Bowie: It’s been talked about for the last 10 years that I should do a proper world tour. I’m not sure that I want to do that primarily because my daughter is only 21 months old and I really don’t want to be away from her for that long. Moby offered the perfect timing and opportunity to promote Heathen and not be away that long. It’s only 12-14 shows, then back home.

VH1: Will you bring your own razzle-dazzle to his tour?

Bowie: It’s not much of a show. I’ve got some nice trousers for it, but basically it’s just lights and songs. These days I really just do interpretations of my songs. I don’t really do theatrical things. It’s just not something that’s occurred to me to do lately. I’d like to do something like that, but it has to be right, and at the moment I’m very song intensive.

VH1: Does that explain why you play everything from drums to guitar and keyboards on this album? Why were you so musically involved this time? I never even realized you played drums.

Bowie: Nor did I! It’s because I have a freedom with Visconti. That’s one of the things that makes it really terrific to work with him again. He doesn’t feel the need to judge, which is really great for an artist who flails around with his instruments. I’m not the best musician in the world and I feel terribly inhibited when I’m working under the scrutiny of proper musicians. Tony is so encouraging that I start playing a lot more things myself. I think it brings an intimacy to the work.

VH1: The Ziggy Stardust movie and soundtrack are being re-released this summer, and it begs the question: “Did you really want to go back there?’

Bowie: I didn’t really work on that because I don’t have the time, nor the inclination. I’ve got far too much to do with my present stuff.

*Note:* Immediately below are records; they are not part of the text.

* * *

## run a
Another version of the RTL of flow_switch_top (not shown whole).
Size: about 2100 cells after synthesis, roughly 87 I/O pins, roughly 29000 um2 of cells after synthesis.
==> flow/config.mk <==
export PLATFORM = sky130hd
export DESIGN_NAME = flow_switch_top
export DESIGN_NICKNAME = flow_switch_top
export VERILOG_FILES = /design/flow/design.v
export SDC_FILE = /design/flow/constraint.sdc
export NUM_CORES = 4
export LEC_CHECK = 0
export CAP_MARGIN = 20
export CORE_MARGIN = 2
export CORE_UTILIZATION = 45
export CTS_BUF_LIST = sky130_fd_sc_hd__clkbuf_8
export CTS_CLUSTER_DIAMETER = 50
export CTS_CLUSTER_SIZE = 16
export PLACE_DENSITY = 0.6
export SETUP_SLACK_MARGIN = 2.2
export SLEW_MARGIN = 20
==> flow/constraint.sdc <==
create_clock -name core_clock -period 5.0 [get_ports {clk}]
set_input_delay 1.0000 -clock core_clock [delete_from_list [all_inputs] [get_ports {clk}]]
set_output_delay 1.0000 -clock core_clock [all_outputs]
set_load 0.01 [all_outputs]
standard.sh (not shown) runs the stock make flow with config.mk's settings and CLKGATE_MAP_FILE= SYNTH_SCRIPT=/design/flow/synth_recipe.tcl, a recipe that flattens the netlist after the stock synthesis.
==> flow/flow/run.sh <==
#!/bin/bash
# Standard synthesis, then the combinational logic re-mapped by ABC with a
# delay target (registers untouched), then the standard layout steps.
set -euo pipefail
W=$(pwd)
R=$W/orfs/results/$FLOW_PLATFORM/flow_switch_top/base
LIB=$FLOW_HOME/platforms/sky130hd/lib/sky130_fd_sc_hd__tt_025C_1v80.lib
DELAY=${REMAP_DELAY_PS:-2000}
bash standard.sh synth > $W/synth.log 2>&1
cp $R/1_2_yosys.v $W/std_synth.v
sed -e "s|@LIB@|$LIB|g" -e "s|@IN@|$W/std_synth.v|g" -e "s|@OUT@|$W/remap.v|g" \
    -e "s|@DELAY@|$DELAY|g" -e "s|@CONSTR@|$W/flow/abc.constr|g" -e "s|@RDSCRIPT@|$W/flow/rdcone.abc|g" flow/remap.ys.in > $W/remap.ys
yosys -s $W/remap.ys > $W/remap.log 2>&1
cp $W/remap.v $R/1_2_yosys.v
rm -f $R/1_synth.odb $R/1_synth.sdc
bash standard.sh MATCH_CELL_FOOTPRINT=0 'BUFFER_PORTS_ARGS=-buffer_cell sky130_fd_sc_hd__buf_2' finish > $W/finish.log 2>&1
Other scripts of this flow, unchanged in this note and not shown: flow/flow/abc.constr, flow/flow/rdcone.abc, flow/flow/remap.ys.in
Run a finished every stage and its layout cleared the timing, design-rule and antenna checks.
Context: an optimization exercise on an open-source flow, tuned for small area. The choices shown serve that exercise and are no tape-out recipe.
Where RTL was checked, it was by simulation tests only, not by an equivalence proof against the original.

==> flow/design.v (excerpt) <==
module cam_if_top (
    input  logic                   s_cam_clk_dft,
    input  logic                   rstn_i,
    input  logic                   cfg_valid_i,
    input  logic                   cfg_rwn_i,
    input  cam_cfg_pkg::cfg_addr_e cfg_addr_i,
    input  cam_cfg_pkg::cfg_word_t cfg_data_i,
    output cam_cfg_pkg::cfg_word_t cfg_data_o,
    output logic                   cfg_ready_o,
    input  cam_pix_pkg::pix_byte_t cam_data_i,
    input  logic                   cam_hsync_i,
    input  logic                   cam_vsync_i,
    output cam_pix_pkg::out_word_t data_o,
    output logic                   data_valid_o,
    input  logic                   data_ready_i,
    output logic                   frame_evt_o
);
    logic [31:0] r_glob;
    logic [31:0] r_ll;
    logic [31:0] r_ur;
    logic [31:0] r_size;
    logic [31:0] r_filter;
    logic        r_vsync_pol;
    logic [2:0]  r_rsel;      
    logic [15:0] r_dcl;       
    logic        s_wr;
    assign s_wr = cfg_valid_i & ~cfg_rwn_i;
    always_ff @(posedge s_cam_clk_dft or negedge rstn_i) begin
        if (!rstn_i) begin
            r_glob      <= '0;
            r_ll        <= '0;
            r_ur        <= '0;
            r_size      <= '0;
            r_filter    <= '0;
            r_vsync_pol <= 1'b0;
        end else if (s_wr) begin
            case (cfg_addr_i)
                5'd0: r_glob      <= cfg_data_i;
                5'd1: r_ll        <= cfg_data_i;
                5'd2: r_ur        <= cfg_data_i;
                5'd3: r_size      <= cfg_data_i;
                5'd4: r_filter    <= cfg_data_i;
                5'd5: r_vsync_pol <= cfg_data_i[0];
                default: ;
            endcase
        end
    end
    always_ff @(posedge s_cam_clk_dft or negedge rstn_i) begin
        if (!rstn_i) begin
            cfg_ready_o <= 1'b0;
            r_rsel      <= 3'd0;
        end else begin
  ...
Size in the first run: roughly 2400 cells after synthesis, roughly 320 flip-flops, ~120 I/O pins, ~0.020 mm2 of cells after synthesis.
Settings: LEC_CHECK=0, ABC_AREA=1, CAP_MARGIN=20, CORE_MARGIN=2, CORE_UTILIZATION=60, CTS_CLUSTER_DIAMETER=100, CTS_CLUSTER_SIZE=24, SLEW_MARGIN=20; clock period 8.0 ns.
run.sh (not shown) runs the stock make flow with config.mk's settings and CLKGATE_MAP_FILE= SYNTH_SCRIPT=/design/flow/synth_recipe.tcl, a recipe that flattens the netlist after the stock synthesis.
Change:
--- a/flow/design.v
+++ b/flow/design.v
@@ -491,65 +491,27 @@
 wire t_443 = t_404 ^ t_406;
 wire t_441 = t_443 ^ t_365;
 wire t_442 = (t_404 & t_406) | (t_443 & t_365);
 wire t_446 = t_407 ^ t_409;
 wire t_444 = t_446 ^ t_371;
 wire t_445 = (t_407 & t_409) | (t_446 & t_371);
 wire t_449 = t_410 ^ t_412;
 wire t_447 = t_449 ^ t_377;
 wire t_448 = (t_410 & t_412) | (t_449 & t_377);
 wire t_452 = t_413 ^ t_375;
 wire t_450 = t_452 ^ t_378;
 wire t_451 = (t_413 & t_375) | (t_452 & t_378);
-wire t_453 = t_415 ^ t_89;
-wire t_454 = t_415 & t_89;
-wire t_457 = t_416 ^ t_417;
-wire t_455 = t_457 ^ t_454;
-wire t_456 = (t_416 & t_417) | (t_457 & t_454);
-wire t_460 = t_418 ^ t_420;
-wire t_458 = t_460 ^ t_456;
-wire t_459 = (t_418 & t_420) | (t_460 & t_456);
-wire t_463 = t_421 ^ t_423;
-wire t_461 = t_463 ^ t_459;
-wire t_462 = (t_421 & t_423) | (t_463 & t_459);
-wire t_466 = t_424 ^ t_426;
-wire t_464 = t_466 ^ t_462;
-wire t_465 = (t_424 & t_426) | (t_466 & t_462);
-wire t_469 = t_427 ^ t_429;
-wire t_467 = t_469 ^ t_465;
-wire t_468 = (t_427 & t_429) | (t_469 & t_465);
-wire t_472 = t_430 ^ t_432;
-wire t_470 = t_472 ^ t_468;
-wire t_471 = (t_430 & t_432) | (t_472 & t_468);
-wire t_475 = t_433 ^ t_435;
-wire t_473 = t_475 ^ t_471;
-wire t_474 = (t_433 & t_435) | (t_475 & t_471);
-wire t_478 = t_436 ^ t_438;
-wire t_476 = t_478 ^ t_474;
-wire t_477 = (t_436 & t_438) | (t_478 & t_474);
-wire t_481 = t_439 ^ t_441;
-wire t_479 = t_481 ^ t_477;
-wire t_480 = (t_439 & t_441) | (t_481 & t_477);
-wire t_484 = t_442 ^ t_444;
-wire t_482 = t_484 ^ t_480;
-wire t_483 = (t_442 & t_444) | (t_484 & t_480);
-wire t_487 = t_445 ^ t_447;
-wire t_485 = t_487 ^ t_483;
-wire t_486 = (t_445 & t_447) | (t_487 & t_483);
-wire t_490 = t_448 ^ t_450;
-wire t_488 = t_490 ^ t_486;
-wire t_489 = (t_448 & t_450) | (t_490 & t_486);
-wire t_491 = t_451 ^ t_489;
-wire t_492 = t_451 & t_489;
-assign s_sum = {t_491, t_488, t_485, t_482, t_479, t_476, t_473, t_470, t_467, t_464, t_461, t_458, t_455, t_453, t_81};
+wire [14:0] row_a = {t_451, t_448, t_445, t_442, t_439, t_436, t_433, t_430, t_427, t_424, t_421, t_418, t_416, t_415, t_81};
+wire [14:0] row_b = {1'b0, t_450, t_447, t_444, t_441, t_438, t_435, t_432, t_429, t_426, t_423, t_420, t_417, t_89, 1'b0};
+assign s_sum = (row_a + row_b);
 endmodule
 module cam_if_top (
     input  logic                   s_cam_clk_dft,
     input  logic                   rstn_i,
     input  logic                   cfg_valid_i,
     input  logic                   cfg_rwn_i,
     input  cam_cfg_pkg::cfg_addr_e cfg_addr_i,
     input  cam_cfg_pkg::cfg_word_t cfg_data_i,
     output cam_cfg_pkg::cfg_word_t cfg_data_o,
     output logic                   cfg_ready_o,
     input  cam_pix_pkg::pix_byte_t cam_data_i,
     input  logic                   cam_hsync_i,
Setup slack improved by 800 ps. Via count went up by 1.8%. Die area went up by 1.4%. Flip-flop and latch count stays the same. Cell area went down by 0.48%. Synthesized cell count went up by 2.5%. Critical path depth went down by 2. Worst hold slack improved by 29 ps. Clock-buffer cell count went up by 3. Synthesized area went up by 1.4%. Routed wire length went up by 0.44%. Global-route usage went down by 0.57 points.
Only the layout flow was run in the second run of this note; the RTL was not checked for function there.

VH1: Is it a time you recall fondly?

Bowie: If I have cause to look back at all, yes I do think those were great times. And, I suppose, in its way it was an inspired moment.

VH1: You’re not embarrassed by it, are you?

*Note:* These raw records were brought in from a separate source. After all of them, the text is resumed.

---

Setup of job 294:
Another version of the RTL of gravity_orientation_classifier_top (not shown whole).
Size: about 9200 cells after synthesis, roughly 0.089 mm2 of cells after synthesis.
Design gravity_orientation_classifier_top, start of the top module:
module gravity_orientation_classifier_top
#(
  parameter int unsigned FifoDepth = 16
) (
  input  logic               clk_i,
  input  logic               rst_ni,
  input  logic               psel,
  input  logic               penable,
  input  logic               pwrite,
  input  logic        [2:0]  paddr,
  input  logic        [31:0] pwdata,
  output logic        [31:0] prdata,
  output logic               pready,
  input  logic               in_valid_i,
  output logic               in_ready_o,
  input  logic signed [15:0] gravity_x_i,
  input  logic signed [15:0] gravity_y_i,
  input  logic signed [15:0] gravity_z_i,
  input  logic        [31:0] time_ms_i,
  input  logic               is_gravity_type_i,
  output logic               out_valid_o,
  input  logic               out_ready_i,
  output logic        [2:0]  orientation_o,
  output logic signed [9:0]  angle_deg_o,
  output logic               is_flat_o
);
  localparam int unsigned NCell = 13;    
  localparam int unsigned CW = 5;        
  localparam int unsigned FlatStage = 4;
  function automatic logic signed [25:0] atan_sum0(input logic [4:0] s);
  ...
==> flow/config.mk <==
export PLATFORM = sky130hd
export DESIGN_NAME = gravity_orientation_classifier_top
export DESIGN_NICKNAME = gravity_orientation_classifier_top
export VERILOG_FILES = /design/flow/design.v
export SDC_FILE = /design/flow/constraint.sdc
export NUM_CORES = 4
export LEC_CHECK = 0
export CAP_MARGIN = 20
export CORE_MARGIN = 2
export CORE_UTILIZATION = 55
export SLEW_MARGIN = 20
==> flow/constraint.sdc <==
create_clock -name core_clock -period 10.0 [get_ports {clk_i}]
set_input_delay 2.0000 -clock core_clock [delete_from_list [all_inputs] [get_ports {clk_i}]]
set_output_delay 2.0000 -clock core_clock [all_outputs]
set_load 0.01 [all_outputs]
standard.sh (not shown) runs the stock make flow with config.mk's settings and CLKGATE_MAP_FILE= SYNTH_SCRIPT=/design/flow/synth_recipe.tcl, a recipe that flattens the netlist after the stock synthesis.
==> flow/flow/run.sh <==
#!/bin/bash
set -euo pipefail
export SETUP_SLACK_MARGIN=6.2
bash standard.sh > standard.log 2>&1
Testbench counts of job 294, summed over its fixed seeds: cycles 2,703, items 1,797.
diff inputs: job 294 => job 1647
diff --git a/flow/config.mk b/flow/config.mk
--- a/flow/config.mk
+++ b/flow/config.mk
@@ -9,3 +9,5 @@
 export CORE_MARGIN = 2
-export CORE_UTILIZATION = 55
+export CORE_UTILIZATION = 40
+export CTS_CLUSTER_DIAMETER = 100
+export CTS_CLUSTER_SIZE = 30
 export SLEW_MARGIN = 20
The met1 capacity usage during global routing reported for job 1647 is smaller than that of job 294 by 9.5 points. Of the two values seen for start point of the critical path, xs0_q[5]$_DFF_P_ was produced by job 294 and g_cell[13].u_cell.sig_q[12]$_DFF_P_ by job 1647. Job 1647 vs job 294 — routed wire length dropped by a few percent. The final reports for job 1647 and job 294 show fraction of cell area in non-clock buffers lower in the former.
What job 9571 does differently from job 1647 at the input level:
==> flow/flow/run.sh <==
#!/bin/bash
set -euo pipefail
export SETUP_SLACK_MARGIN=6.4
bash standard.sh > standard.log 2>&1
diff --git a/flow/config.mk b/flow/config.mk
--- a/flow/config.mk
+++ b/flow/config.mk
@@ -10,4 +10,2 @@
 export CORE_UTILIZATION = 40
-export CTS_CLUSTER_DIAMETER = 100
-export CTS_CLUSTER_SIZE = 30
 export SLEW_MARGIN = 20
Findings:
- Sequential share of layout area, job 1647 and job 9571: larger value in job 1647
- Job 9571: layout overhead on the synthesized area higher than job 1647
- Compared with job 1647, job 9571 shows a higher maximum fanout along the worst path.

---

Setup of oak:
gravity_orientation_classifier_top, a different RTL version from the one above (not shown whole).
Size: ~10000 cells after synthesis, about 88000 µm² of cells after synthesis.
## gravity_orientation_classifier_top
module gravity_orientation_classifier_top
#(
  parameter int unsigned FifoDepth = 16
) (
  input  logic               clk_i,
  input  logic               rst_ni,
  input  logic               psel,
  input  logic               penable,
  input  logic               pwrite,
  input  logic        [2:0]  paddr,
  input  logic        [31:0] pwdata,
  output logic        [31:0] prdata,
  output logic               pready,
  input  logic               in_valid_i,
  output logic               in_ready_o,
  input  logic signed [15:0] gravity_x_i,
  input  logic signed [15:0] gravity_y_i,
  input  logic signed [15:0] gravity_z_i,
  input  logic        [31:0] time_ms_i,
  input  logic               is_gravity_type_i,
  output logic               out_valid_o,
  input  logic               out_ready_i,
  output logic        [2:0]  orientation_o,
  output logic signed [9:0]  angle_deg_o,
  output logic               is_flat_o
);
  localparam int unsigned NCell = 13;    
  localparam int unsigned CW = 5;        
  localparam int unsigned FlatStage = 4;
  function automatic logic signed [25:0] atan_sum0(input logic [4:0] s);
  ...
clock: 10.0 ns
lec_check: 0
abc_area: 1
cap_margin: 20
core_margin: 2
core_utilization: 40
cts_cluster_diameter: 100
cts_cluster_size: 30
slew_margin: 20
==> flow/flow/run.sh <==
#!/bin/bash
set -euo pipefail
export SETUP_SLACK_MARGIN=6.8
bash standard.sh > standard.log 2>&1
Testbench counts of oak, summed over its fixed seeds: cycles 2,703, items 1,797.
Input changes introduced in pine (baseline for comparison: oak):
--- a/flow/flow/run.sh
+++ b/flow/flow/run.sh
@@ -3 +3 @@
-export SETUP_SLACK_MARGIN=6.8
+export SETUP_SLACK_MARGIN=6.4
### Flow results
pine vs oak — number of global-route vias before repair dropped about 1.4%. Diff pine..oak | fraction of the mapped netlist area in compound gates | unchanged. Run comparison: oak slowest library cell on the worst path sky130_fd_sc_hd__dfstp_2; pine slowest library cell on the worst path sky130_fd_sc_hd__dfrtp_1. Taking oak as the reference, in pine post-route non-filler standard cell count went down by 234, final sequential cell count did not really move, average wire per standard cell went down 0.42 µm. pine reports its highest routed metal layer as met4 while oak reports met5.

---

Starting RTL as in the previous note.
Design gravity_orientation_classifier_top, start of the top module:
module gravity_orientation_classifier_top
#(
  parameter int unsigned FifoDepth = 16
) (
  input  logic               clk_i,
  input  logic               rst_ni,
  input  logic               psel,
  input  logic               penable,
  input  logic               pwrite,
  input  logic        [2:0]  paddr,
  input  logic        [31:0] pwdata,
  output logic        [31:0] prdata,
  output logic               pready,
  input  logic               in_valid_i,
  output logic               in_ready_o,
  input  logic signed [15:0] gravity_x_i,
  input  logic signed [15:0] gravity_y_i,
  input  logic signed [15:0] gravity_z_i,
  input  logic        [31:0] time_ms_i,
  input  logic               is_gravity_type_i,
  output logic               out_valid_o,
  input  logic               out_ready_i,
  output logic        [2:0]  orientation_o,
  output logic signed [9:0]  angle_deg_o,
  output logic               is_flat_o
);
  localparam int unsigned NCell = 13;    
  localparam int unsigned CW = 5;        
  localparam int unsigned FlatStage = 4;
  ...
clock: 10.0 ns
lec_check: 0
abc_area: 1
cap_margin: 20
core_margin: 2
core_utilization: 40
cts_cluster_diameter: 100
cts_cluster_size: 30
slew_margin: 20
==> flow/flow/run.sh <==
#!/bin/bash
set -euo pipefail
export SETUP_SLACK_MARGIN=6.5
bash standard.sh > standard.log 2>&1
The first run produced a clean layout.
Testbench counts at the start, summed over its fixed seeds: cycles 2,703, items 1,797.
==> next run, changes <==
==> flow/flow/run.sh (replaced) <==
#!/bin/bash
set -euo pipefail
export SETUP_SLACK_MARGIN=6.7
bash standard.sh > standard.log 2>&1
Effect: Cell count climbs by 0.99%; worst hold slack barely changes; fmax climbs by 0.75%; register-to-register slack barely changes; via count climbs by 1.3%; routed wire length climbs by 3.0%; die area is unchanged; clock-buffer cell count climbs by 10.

Bowie: No, the sartorial elements alone give me constant amusement.

VH1: Heathen’s "Afraid" is about being just that. What scares you these days?

Bowie: What kind of life is in store for my daughter. I don’t personalize [my fears]. As of this moment, the 21st century seems to have loomed in such a disappointing fashion. I think we all had much higher expectations of what this future would bring us than what we’re going through right now. I’m constantly thinking, “What on earth have I brought my daughter into?”

VH1: Has that changed the way you write music?

Bowie: I don’t know. We’ll see. I am starting to write structures for things now, but I haven’t written anything since that event. It will be quite strange to write in this new environment. The New York experience is undergoing all kinds of changes.

VH1: Could you have made this album as a younger man?

Bowie: No.

VH1: Because of what you’ve seen or because of what you’ve felt?

Bowie: I’d need a few years to puzzle that one. I wouldn’t even have approached this kind of album when I was young. This is an album that could only be considered in later years.